# [Data under study]
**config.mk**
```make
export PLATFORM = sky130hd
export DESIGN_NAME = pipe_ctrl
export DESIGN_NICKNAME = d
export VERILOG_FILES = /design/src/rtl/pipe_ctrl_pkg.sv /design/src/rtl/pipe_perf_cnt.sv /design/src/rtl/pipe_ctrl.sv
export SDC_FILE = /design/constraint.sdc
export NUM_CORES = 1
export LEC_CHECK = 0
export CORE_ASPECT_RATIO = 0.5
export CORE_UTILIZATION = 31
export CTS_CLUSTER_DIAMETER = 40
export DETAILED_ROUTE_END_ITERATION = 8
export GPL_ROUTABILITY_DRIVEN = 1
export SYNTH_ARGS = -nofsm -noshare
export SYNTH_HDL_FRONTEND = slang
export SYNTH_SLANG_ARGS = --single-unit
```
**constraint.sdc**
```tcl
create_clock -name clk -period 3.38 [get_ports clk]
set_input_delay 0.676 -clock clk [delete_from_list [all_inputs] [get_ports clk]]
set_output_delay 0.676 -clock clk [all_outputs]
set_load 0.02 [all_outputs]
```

---

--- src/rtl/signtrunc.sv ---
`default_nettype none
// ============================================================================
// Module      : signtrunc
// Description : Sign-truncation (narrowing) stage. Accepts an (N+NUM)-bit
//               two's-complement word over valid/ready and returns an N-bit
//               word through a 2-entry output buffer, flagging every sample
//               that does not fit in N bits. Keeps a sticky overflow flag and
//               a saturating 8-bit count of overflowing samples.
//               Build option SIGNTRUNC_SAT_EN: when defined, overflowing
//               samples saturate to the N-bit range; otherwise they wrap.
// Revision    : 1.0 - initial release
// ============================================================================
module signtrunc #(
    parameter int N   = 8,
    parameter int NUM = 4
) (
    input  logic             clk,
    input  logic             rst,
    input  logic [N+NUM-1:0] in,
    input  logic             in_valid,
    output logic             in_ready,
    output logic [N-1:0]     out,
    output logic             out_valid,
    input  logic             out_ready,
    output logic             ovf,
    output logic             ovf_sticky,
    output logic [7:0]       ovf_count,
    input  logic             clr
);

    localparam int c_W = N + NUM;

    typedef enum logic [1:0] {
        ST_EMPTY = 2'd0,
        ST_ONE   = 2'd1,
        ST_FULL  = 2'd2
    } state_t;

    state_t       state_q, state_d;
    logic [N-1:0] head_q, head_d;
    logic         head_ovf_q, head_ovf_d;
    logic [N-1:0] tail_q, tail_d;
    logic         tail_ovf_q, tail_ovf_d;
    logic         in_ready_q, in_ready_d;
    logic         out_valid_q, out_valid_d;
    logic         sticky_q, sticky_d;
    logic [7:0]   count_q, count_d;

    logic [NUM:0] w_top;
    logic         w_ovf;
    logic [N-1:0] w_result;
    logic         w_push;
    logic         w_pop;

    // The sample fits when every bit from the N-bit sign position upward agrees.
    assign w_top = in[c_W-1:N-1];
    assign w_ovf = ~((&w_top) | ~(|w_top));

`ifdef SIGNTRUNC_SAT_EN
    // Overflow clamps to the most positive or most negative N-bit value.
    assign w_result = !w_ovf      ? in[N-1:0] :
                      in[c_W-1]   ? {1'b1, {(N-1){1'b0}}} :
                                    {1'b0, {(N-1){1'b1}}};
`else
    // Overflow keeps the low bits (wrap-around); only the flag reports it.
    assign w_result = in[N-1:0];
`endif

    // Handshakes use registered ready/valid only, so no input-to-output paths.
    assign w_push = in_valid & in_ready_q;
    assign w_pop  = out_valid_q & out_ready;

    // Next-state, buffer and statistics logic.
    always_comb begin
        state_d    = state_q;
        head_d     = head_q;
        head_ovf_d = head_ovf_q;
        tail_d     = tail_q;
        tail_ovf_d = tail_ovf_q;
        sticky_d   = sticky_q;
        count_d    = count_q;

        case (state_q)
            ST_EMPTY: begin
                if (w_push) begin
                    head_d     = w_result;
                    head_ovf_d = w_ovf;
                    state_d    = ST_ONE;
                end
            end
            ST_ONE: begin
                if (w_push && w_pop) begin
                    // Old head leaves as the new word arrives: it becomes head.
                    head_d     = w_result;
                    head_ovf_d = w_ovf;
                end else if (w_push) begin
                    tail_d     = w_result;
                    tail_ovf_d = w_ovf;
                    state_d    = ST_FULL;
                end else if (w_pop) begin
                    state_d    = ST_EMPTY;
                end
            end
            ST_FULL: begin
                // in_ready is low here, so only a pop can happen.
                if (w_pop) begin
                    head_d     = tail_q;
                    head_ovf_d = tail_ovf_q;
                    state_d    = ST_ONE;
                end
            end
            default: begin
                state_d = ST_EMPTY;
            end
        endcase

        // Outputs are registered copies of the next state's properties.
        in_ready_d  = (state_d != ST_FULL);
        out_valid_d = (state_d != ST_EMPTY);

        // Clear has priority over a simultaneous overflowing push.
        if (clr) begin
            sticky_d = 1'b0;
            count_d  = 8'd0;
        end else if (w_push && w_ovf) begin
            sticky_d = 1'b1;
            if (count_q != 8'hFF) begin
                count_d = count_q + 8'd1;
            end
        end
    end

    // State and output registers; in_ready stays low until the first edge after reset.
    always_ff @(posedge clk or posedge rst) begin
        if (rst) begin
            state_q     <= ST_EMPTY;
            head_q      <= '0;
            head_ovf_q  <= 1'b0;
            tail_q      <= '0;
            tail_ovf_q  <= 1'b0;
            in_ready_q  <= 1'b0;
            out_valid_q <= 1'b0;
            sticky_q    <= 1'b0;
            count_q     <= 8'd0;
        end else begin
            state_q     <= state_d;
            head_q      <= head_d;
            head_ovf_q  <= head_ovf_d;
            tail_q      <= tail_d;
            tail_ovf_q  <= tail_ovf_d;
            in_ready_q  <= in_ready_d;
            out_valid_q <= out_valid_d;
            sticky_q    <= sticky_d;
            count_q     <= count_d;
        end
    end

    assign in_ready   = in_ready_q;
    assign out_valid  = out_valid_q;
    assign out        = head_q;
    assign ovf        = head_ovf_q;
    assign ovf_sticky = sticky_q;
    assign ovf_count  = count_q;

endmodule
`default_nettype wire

# [Exercise objective]
Your answer should consist of the lines from the listing that hold the word "parameter".

# [Completed task]
    parameter int N   = 8,
    parameter int NUM = 4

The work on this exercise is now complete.